Why should the chancellor live “on campus”?

My colleague Sam Davis has a long and thoughtful post about a campus kerfuffle occasioned by installing a fence around part of the chancellor’s on-campus house  (the uphill/east part of the estate is already fenced).  Instead of spending close to a half-million dollars in a way that creates no value for the university, I agree with Sam that it’s time to take a long think about what we are trying to accomplish, and start down another path.

chance houseThe idea that the chancellor lives on campus is a charming idea (i) whose time has passed and (ii) which never really worked at Cal anyway. Three chancellors ago, the head guy was out and about on foot at all sorts of campus events and had students and others drop in to chat, but a combination of security risk and changes in the duties of the office have changed that.  The house in question is isolated in the middle of a large compound that is not on the way from anywhere to anywhere (there’s no access from the street, which in any case has no sidewalk), and heavily screened by plantings.  It’s geographically within the campus borders, but not “on campus” in any functional sense.

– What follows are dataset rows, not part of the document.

==> config.mk <==
export PLATFORM = sky130hd
export DESIGN_NAME = issue_pair_ctrl
export DESIGN_NICKNAME = d
export VERILOG_FILES = /design/src/fetch_frontend_pkg.sv /design/src/issue_pair_ctrl.sv
export VERILOG_INCLUDE_DIRS = /design/src
export SDC_FILE = /design/constraint.sdc
export NUM_CORES = 1
export LEC_CHECK = 0
export ABC_AREA = 1
export ABC_CLOCK_PERIOD_IN_PS = 2510
export BUFFER_PORTS_ARGS = -buffer_cell sky130_fd_sc_hd__buf_4
export CORE_AREA = 2 2 41 43
export DETAILED_ROUTE_END_ITERATION = 8
export DIE_AREA = 0 0 43 45
export PLACE_DENSITY = 0.94
export SLEW_MARGIN = 20
export SYNTH_ARGS = -nofsm -noshare
export SYNTH_HDL_FRONTEND = slang
export SYNTH_SLANG_ARGS = --single-unit
==> constraint.sdc <==
create_clock -name vclk -period 2.51
set_input_delay 0.3765 -clock vclk [all_inputs]
set_output_delay 0.3765 -clock vclk [all_outputs]
set_load 0.03 [all_outputs]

I take as given that the market-clearing price for a good chancellor includes really nice housing, but the romantic model of having the house on campus is a fiction. At Harvard, Derek Bok took his family out of the house on Quincy Street and moved to a nice big mansion on a street in Cambridge, where he could have people to dinner like a normal person and meet ordinary neighbors mowing their lawns; no-one has wanted to move back since.  Many quite grand houses in upscale residential neighborhoods in Berkeley would serve perfectly and not isolate the chancellor in a cocoon, which is what the current scheme actually does. He has an office right in the middle of campus, which is plenty of presence.

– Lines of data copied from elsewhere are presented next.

--- src/include/glue_params.svh ---
// ----------------------------------------
// glue register map, reset defaults
// and counter sizes
// ----------------------------------------

`ifndef GLUE_PARAMS_SVH
`define GLUE_PARAMS_SVH

// host register addresses
`define GLUE_ADDR_MEM         4'h0
`define GLUE_ADDR_CPU         4'h1
`define GLUE_ADDR_CHIPSET     4'h2
`define GLUE_ADDR_CTRL        4'h3

// ----------------------------------------
// control register bits
// ----------------------------------------
`define GLUE_CTRL_USRRST_BIT  0    // self clearing
`define GLUE_CTRL_CPURST_BIT  1
`define GLUE_CTRL_CPUHLT_BIT  2

// frame starts seen before sys reset drops
`define GLUE_RESET_FRAMES     4

// power led pwm counter
`define GLUE_LED_CNT_W        4

// config after power-on reset
`define GLUE_MEM_DEFAULT      6'h01  // 1 MB chip
`define GLUE_CHIPSET_DEFAULT  5'h00  // pal, ocs

`endif

--- src/logic/glue_pkg.sv ---
// ----------------------------------------
// shared types of the system glue
// register bus vectors, config vectors,
// interrupt level and reset FSM states
// ----------------------------------------

package glue_pkg;

	// ----------------------------------------
	// host register bus
	// ----------------------------------------
	typedef logic [3:0]  reg_addr_t;   // register select
	typedef logic [15:0] reg_data_t;   // read and write data

	// ----------------------------------------
	// configuration vectors
	// ----------------------------------------

	// [1:0] chip ram size, 3 is 2 MB
	typedef logic [5:0] mem_cfg_t;

	// [2] fast chip, [3] fast kick
	typedef logic [3:0] cpu_cfg_t;

	// [1] ntsc
	typedef logic [4:0] chipset_cfg_t;

	// ----------------------------------------
	// interrupts
	// ----------------------------------------
	typedef logic [2:0] ipl_t;         // m68k ipl, active low
	typedef logic [5:0] irq_vec_t;     // bit n is level n+1

	// reset sequencer states
	typedef enum logic [1:0] {
		RST_HOLD,                       // source active
		RST_COUNT,                      // waiting for frame starts
		RST_RUN                         // system released
	} rst_state_t;

endpackage

--- src/logic/sys_config_regs.sv ---
// ----------------------------------------
// host configuration registers
// readback port, user reset pulse
// and the pal/ntsc latch
// ----------------------------------------
`timescale 1ns/1ps
`include "glue_params.svh"

module sys_config_regs (
	input  logic                   clk,
	input  logic                   reset,         // power-on only
	input  glue_pkg::reg_addr_t    host_addr_i,
	input  glue_pkg::reg_data_t    host_wdata_i,
	input  logic                   host_we_i,
	input  logic                   host_re_i,
	output glue_pkg::reg_data_t    host_rdata_o,
	input  logic                   sys_reset_i,   // from reset sequencer
	output glue_pkg::mem_cfg_t     mem_cfg_o,
	output glue_pkg::cpu_cfg_t     cpu_cfg_o,
	output logic                   ntsc_o,
	output logic                   usr_reset_o,   // one cycle pulse
	output logic                   cpu_rst_o,
	output logic                   cpu_halt_o
);

	localparam int NTSC_BIT = 1;   // in chipset reg

	glue_pkg::mem_cfg_t     mem_cfg_q;
	glue_pkg::cpu_cfg_t     cpu_cfg_q;
	glue_pkg::chipset_cfg_t chipset_cfg_q;
	glue_pkg::reg_data_t    rd_mux;
	glue_pkg::reg_data_t    rdata_q;
	logic                   cpu_rst_q;
	logic                   cpu_halt_q;
	logic                   usr_reset_q;
	logic                   ntsc_q;
	logic                   wr_ctrl;

	assign wr_ctrl = host_we_i && (host_addr_i == `GLUE_ADDR_CTRL);

	// ----------------------------------------
	// register writes
	// ----------------------------------------
	always_ff @(posedge clk) begin
		if (reset) begin
			mem_cfg_q     <= `GLUE_MEM_DEFAULT;
			cpu_cfg_q     <= '0;
			chipset_cfg_q <= `GLUE_CHIPSET_DEFAULT;
			cpu_rst_q     <= 1'b0;
			cpu_halt_q    <= 1'b0;
			usr_reset_q   <= 1'b0;
		end else begin
			usr_reset_q <= wr_ctrl & host_wdata_i[`GLUE_CTRL_USRRST_BIT];   // never held
			if (host_we_i) begin
				case (host_addr_i)
					`GLUE_ADDR_MEM:     mem_cfg_q <= host_wdata_i[$bits(mem_cfg_q)-1:0];
					`GLUE_ADDR_CPU:     cpu_cfg_q <= host_wdata_i[$bits(cpu_cfg_q)-1:0];
					`GLUE_ADDR_CHIPSET: chipset_cfg_q <= host_wdata_i[$bits(chipset_cfg_q)-1:0];
					`GLUE_ADDR_CTRL: begin
						cpu_rst_q  <= host_wdata_i[`GLUE_CTRL_CPURST_BIT];   // level
						cpu_halt_q <= host_wdata_i[`GLUE_CTRL_CPUHLT_BIT];   // level
					end
					default: ;   // unmapped
				endcase
			end
		end
	end

	// readback mux, unused bits stay zero
	always_comb begin
		rd_mux = '0;
		case (host_addr_i)
			`GLUE_ADDR_MEM:     rd_mux[$bits(mem_cfg_q)-1:0] = mem_cfg_q;
			`GLUE_ADDR_CPU:     rd_mux[$bits(cpu_cfg_q)-1:0] = cpu_cfg_q;
			`GLUE_ADDR_CHIPSET: rd_mux[$bits(chipset_cfg_q)-1:0] = chipset_cfg_q;
			`GLUE_ADDR_CTRL: begin
				rd_mux[`GLUE_CTRL_CPURST_BIT] = cpu_rst_q;
				rd_mux[`GLUE_CTRL_CPUHLT_BIT] = cpu_halt_q;
			end
			default: ;
		endcase
	end

	always_ff @(posedge clk) begin
		if (reset)
			rdata_q <= '0;
		else if (host_re_i)
			rdata_q <= rd_mux;   // data one cycle after re, else hold
	end

	// video standard only changes while the system is in reset
	always_ff @(posedge clk) begin
		if (reset)
			ntsc_q <= 1'b0;
		else if (sys_reset_i)
			ntsc_q <= chipset_cfg_q[NTSC_BIT];
	end

	assign host_rdata_o = rdata_q;
	assign mem_cfg_o    = mem_cfg_q;
	assign cpu_cfg_o    = cpu_cfg_q;
	assign ntsc_o       = ntsc_q;
	assign usr_reset_o  = usr_reset_q;
	assign cpu_rst_o    = cpu_rst_q;
	assign cpu_halt_o   = cpu_halt_q;

endmodule

--- src/logic/reset_sequencer.sv ---
// ----------------------------------------
// reset source merge and synchronizer
// frame counting system reset FSM
// ----------------------------------------
`timescale 1ns/1ps
`include "glue_params.svh"

module reset_sequencer (
	input  logic clk,
	input  logic reset,           // power-on
	input  logic usr_reset_i,     // pulse from config regs
	input  logic kbd_reset_i,     // ctrl-amiga-amiga
	input  logic rst_ext_i,
	input  logic cpu_reset_n_i,   // cpu driving reset out
	input  logic cpu_rst_i,       // host held cpu reset
	input  logic sof_i,           // start of frame
	output logic sys_reset_o,
	output logic cpu_reset_n_o
);

	localparam int unsigned FRAME_CNT_W = $clog2(`GLUE_RESET_FRAMES + 1);
	localparam logic [FRAME_CNT_W-1:0] FRAME_LAST = FRAME_CNT_W'(`GLUE_RESET_FRAMES - 1);

	glue_pkg::rst_state_t   state_q;
	glue_pkg::rst_state_t   state_d;
	logic [FRAME_CNT_W-1:0] frame_cnt_q;
	logic                   src_any;
	logic                   src_meta_q;
	logic                   src_sync_q;
	logic                   sys_reset_q;

	assign src_any = usr_reset_i | kbd_reset_i | rst_ext_i | ~cpu_reset_n_i;

	// two flop sync, sources are async to clk
	always_ff @(posedge clk) begin
		if (reset) begin
			src_meta_q <= 1'b0;
			src_sync_q <= 1'b0;
		end else begin
			src_meta_q <= src_any;
			src_sync_q <= src_meta_q;
		end
	end

	// ----------------------------------------
	// state machine
	// ----------------------------------------
	always_comb begin
		state_d = state_q;
		if (src_sync_q)
			state_d = glue_pkg::RST_HOLD;   // any state
		else begin
			case (state_q)
				glue_pkg::RST_HOLD:  state_d = glue_pkg::RST_COUNT;
				glue_pkg::RST_COUNT: if (sof_i && frame_cnt_q == FRAME_LAST)
					state_d = glue_pkg::RST_RUN;
				default: ;   // stay running
			endcase
		end
	end

	always_ff @(posedge clk) begin
		if (reset) begin
			state_q     <= glue_pkg::RST_HOLD;
			frame_cnt_q <= '0;
			sys_reset_q <= 1'b1;
		end else begin
			state_q     <= state_d;
			sys_reset_q <= (state_q != glue_pkg::RST_RUN);   // one edge behind state
			if (state_q != glue_pkg::RST_COUNT)
				frame_cnt_q <= '0;
			else if (sof_i)
				frame_cnt_q <= frame_cnt_q + 1'b1;   // frames since release
		end
	end

	assign sys_reset_o   = sys_reset_q;
	assign cpu_reset_n_o = ~(sys_reset_q | cpu_rst_i);

endmodule

--- src/logic/irq_encoder.sv ---
// ----------------------------------------
// m68k ipl encoder with level 7 override
// ----------------------------------------
`timescale 1ns/1ps

module irq_encoder (
	input  logic                clk,
	input  logic                reset,
	input  glue_pkg::irq_vec_t  irq_i,     // levels 1 to 6
	input  logic                int7_i,    // action replay nmi
	output glue_pkg::ipl_t      ipl_n_o
);

	logic [2:0]     level;
	glue_pkg::ipl_t ipl_n_d;
	glue_pkg::ipl_t ipl_n_q;

	// scan upwards so the highest request wins
	always_comb begin
		level = 3'd0;
		for (int i = 0; i < $bits(irq_i); i++) begin
			if (irq_i[i])
				level = 3'(i + 1);
		end
	end

	assign ipl_n_d = int7_i ? 3'b000 : ~level;   // level 7 beats everything

	always_ff @(posedge clk) begin
		if (reset)
			ipl_n_q <= 3'b111;   // no interrupt
		else
			ipl_n_q <= ipl_n_d;
	end

	assign ipl_n_o = ipl_n_q;

endmodule

--- src/logic/status_indicators.sv ---
// ----------------------------------------
// mcu vsync toggle, dimming power led
// turbo chip ram and kick decisions
// ----------------------------------------
`timescale 1ns/1ps
`include "glue_params.svh"

module status_indicators (
	input  logic               clk,
	input  logic               reset,
	input  logic               vsync_n_i,
	input  logic               hsync_n_i,
	input  logic               led_n_i,    // cia led bit, high is off
	input  logic               turbo_i,
	input  logic               ovl_i,      // kickstart overlay
	input  glue_pkg::mem_cfg_t mem_cfg_i,
	input  glue_pkg::cpu_cfg_t cpu_cfg_i,
	output logic               mcu_vsync_o,
	output logic               pwrled_o,
	output logic               turbochipram_o,
	output logic               turbokick_o
);

	localparam int FAST_CHIP_BIT = 2;
	localparam int FAST_KICK_BIT = 3;

	logic                       vsync_del_q;
	logic                       vsync_t_q;
	logic                       vsync_fall;
	logic [`GLUE_LED_CNT_W-1:0] led_cnt_q;
	logic                       led_dim_q;

	// ----------------------------------------
	// vsync for the mcu osd update
	// ----------------------------------------
	assign vsync_fall = ~vsync_n_i & vsync_del_q;

	always_ff @(posedge clk) begin
		if (reset) begin
			vsync_del_q <= 1'b1;   // sync idles high
			vsync_t_q   <= 1'b0;
		end else begin
			vsync_del_q <= vsync_n_i;
			vsync_t_q   <= vsync_t_q ^ vsync_fall;   // flip per frame
		end
	end

	// ----------------------------------------
	// led pwm, low duty cycle when dimmed
	// ----------------------------------------
	always_ff @(posedge clk) begin
		if (reset) begin
			led_cnt_q <= '0;
			led_dim_q <= 1'b0;
		end else begin
			if (hsync_n_i)
				led_cnt_q <= led_cnt_q + 1'b1;
			led_dim_q <= |led_cnt_q;   // low once per wrap
		end
	end

	// dimmed in off state and in turbo mode
	assign pwrled_o = ~(led_n_i & (led_dim_q | ~turbo_i));

	// 2 MB chip with fast chip, only outside overlay
	assign turbochipram_o = ~ovl_i & cpu_cfg_i[FAST_CHIP_BIT] & (&mem_cfg_i[1:0]);
	assign turbokick_o    = ~ovl_i & cpu_cfg_i[FAST_KICK_BIT];

	assign mcu_vsync_o = vsync_t_q;

endmodule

Then we could open up the grounds, and use the house for what we really need, which is conference and event facilities. Chancellor Dirks, tear down this fence!

Comments

  1. JamesWimberley says

    Agreed that the chief officer of a university is the Hindmost, and the usual macho norms of corporate and political leadership don't apply, if they ever really do. Can you name the President of Switzerland? When Swiss politicians commute by tram, nobody recognizes them. When I last looked, Switzerland was doing more than fine.

    Mustrum Ridcully doesn't have the housing problem, because Unseen University is bigger on the inside than the outside, as all universities should try to be.

  2. chris_y says

    How about a combined approach: the present Chancellors house is converted for University use and the parkland opened to the public, and the Chancellor continues to live on campus, but in an ordinary faculty apartment instead of a stately home with grounds?

  3. RhodesKen says

    The Vice President of the U.S. sets a nice precedent for your suggestion. It doesn't appear to cause undue hardship that he has to commute (in that awful D.C. traffic) to wherever he's working that day.